Helping people think about insurance in a new way

By and large, both products tested incredibly well with both groups of participants, and we were able to validate our hypothesis around how resonating with values delivers more value to users, and learn other interesting insights around community that will guide product development in the future, findings which were shared by Lisa McGee, our lead experience designer who oversaw the research during the webinar. Ultimately we found that by surfacing the community aspect of insurance, we were able to help our research participants think about insurance in a new, and largely more positive way.

To see more of the prototypes and access the full insights from our user testing, you can download our slides here.

From research to reality

While our presentation featured research and insights from the testing of hypothetical community-based insurance products, the latter half of the webinar focused on two new startups that are already in market exploring how insurance and community intersect in real life.

Eusoh – Insurance is basically crowdfunding

Allen Kamrava is the CEO and founder of Eusoh, an alternative to pet insurance that allows customers to organize themselves into communities to share the costs of pet-related medical expenses.

In the webinar, Allen shared how his experience as a doctor working with patients, many whom had given up on health insurance altogether, inspired his idea for Eusoh.

“Health insurance is universally accepted as a broken model,” he explained. He sees one of the main problems with insurance being the giant fund created by premiums, which both insurance companies and providers are incentivized exploit. He explained how when healthcare providers see this giant fund of money, they will run every test in the gamet, even providing unnecessary services so they can charge for them, thus driving up the cost of healthcare. “The huge fund pollutes the process,” he said.

With Eusoh, Allen took what he thought was wrong with health insurance, and attempted a solution, but applied it to pets. He likes to refer to it as crowdfunding. Rather than collecting premiums every month, Eusoh collects a monthly subscription fee (this is how the company makes money). Users group themselves into communities who then share costs of their pets’ medical expenses, for a fraction of the price of regular pet insurance (in December, when a large amount of pets ended up in the hospital, the shared cost split among members was only $2.88). There is no “fund” to take advantage of, because community members pay only for the medical expenses accrued at the end of the month, rather than putting money into a pool “just in case” something happens. In this way, Allen believes that Eusoh can not only keep costs down, but provide members with the social value of knowing they are helping other pets.

Because Eusoh is not technically insurance, they are able to bypass regulation, and there is no underwriting or preexisting conditions or any of the other usual insurance hangups. As far as who gets to join a group, Eusoh leaves it completely up to the groups themselves to decide whose pets are covered. “We are completely agnostic as a system,” Allen explained.

For Allen, the community aspect is a big part of what keeps people honest. “We wanted people to be accountable. And while we know that in regular insurance, most people are good actors, we wanted to drive home that you aren’t taking from some giant fund, you are spending you are taking from other people’s wallets.”

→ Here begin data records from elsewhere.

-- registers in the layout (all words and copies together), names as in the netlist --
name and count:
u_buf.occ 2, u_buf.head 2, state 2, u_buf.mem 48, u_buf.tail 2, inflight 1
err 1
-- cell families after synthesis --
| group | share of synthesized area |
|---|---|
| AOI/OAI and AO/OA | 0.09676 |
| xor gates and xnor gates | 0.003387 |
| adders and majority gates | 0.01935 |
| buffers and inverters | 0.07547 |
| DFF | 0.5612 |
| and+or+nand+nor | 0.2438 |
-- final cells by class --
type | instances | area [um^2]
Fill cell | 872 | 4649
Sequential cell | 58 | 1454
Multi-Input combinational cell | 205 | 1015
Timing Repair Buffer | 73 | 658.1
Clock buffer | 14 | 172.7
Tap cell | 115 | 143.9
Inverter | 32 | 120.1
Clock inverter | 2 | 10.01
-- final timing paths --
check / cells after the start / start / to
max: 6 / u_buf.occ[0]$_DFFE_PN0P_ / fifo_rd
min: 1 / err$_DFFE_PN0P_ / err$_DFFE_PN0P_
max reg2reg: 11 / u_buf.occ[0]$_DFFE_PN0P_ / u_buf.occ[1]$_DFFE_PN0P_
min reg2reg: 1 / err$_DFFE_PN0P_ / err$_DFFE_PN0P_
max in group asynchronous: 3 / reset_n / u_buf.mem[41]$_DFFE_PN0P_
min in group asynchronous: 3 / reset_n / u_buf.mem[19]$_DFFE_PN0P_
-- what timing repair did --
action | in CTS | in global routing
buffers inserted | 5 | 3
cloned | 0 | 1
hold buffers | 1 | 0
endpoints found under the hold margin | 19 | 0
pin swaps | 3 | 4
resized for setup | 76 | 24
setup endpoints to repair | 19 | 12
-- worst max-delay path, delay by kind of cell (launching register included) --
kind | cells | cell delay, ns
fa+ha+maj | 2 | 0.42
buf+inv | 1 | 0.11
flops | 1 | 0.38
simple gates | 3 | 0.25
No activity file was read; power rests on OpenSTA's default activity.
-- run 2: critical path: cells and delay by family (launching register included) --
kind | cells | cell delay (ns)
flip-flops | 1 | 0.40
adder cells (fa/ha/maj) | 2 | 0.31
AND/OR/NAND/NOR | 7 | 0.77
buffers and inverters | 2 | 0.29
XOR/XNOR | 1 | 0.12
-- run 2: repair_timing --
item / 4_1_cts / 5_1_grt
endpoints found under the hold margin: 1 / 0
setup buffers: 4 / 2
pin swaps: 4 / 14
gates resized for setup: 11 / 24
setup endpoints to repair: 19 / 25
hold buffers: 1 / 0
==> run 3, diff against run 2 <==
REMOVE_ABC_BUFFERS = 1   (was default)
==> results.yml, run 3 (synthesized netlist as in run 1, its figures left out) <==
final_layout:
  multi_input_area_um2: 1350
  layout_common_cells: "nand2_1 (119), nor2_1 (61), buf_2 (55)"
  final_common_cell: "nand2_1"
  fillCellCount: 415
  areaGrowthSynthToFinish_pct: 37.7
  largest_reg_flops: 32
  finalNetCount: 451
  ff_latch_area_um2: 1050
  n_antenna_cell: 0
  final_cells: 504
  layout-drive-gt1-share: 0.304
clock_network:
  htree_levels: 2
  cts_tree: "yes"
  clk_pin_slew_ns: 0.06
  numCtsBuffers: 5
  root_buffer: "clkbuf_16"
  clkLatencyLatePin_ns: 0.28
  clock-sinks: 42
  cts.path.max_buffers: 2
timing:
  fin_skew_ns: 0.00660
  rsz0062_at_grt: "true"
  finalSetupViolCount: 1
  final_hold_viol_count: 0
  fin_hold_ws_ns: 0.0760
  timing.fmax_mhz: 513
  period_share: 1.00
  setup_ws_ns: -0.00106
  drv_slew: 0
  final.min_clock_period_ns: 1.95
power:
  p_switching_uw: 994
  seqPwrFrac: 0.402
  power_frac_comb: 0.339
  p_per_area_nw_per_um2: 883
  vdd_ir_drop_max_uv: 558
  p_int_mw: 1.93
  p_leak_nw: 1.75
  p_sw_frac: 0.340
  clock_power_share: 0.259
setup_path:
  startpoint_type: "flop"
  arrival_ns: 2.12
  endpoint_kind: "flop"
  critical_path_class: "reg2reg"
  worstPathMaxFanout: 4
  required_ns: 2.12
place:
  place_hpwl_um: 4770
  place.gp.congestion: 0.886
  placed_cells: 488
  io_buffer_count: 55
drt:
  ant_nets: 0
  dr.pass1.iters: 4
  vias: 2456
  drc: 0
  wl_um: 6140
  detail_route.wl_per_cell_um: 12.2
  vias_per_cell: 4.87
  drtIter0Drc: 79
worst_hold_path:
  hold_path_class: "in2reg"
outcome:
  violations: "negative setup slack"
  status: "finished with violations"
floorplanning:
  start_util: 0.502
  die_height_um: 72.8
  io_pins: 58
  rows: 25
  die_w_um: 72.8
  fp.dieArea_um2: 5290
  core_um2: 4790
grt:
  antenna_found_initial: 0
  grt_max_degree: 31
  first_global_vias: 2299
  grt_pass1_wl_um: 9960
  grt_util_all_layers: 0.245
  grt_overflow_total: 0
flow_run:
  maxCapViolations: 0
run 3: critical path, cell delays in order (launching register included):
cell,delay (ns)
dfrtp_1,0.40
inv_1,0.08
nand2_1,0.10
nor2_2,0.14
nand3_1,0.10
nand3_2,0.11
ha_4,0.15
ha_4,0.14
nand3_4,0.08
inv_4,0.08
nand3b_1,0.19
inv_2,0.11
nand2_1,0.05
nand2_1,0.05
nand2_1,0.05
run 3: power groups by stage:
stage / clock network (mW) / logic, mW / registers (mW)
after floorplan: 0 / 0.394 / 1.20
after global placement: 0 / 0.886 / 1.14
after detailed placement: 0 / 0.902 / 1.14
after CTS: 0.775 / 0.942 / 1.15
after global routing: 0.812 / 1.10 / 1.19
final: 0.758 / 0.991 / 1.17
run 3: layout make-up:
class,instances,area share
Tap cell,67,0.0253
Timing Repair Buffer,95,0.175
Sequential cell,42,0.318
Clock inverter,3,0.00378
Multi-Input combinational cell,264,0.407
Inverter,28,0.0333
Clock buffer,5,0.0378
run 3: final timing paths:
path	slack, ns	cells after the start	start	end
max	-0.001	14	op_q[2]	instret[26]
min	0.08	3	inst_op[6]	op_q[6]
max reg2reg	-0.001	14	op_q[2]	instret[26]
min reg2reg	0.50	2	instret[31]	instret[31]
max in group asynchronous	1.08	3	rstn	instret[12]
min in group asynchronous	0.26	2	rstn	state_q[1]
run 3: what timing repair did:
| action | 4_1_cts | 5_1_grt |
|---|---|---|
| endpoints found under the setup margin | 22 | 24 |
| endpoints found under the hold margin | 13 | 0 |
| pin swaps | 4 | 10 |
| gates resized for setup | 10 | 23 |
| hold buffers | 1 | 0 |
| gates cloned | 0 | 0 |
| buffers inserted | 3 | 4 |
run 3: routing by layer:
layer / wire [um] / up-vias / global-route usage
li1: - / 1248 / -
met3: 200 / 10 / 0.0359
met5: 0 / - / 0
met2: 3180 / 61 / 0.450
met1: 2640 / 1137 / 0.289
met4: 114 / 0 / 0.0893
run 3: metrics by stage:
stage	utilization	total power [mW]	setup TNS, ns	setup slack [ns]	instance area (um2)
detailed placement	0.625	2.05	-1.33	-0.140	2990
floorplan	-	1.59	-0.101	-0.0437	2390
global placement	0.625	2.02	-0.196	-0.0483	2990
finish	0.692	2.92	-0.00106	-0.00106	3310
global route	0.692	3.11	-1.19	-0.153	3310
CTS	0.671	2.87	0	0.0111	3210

Wilov – A digital experience doesn’t mean a dehumanized experience

Wilov, a pay-as-you go car insurance company based in Paris, was born out of CEO and founder Pierre Stanislas’s own personal dissatisfaction with insurance. Almost a millennial himself (he was born in 1980), he wanted to develop an insurance product that would meet his own standard of what a product or service should be–simple and transparent, offering value at a fair price, accessible at his fingertips via an app and most importantly, an experience.

During the last half of the webinar, Pierre shared how from his perspective, a big part of what makes Wilov an experience is community. Wilov isn’t just regular car insurance. It’s car insurance for people who share the same approach to mobility. “What we really wanted to build was a community, a community which shared a common sense of using their car responsibly–because it’s good for the environment, because it’s fiscally responsible–and then bring them a common product.”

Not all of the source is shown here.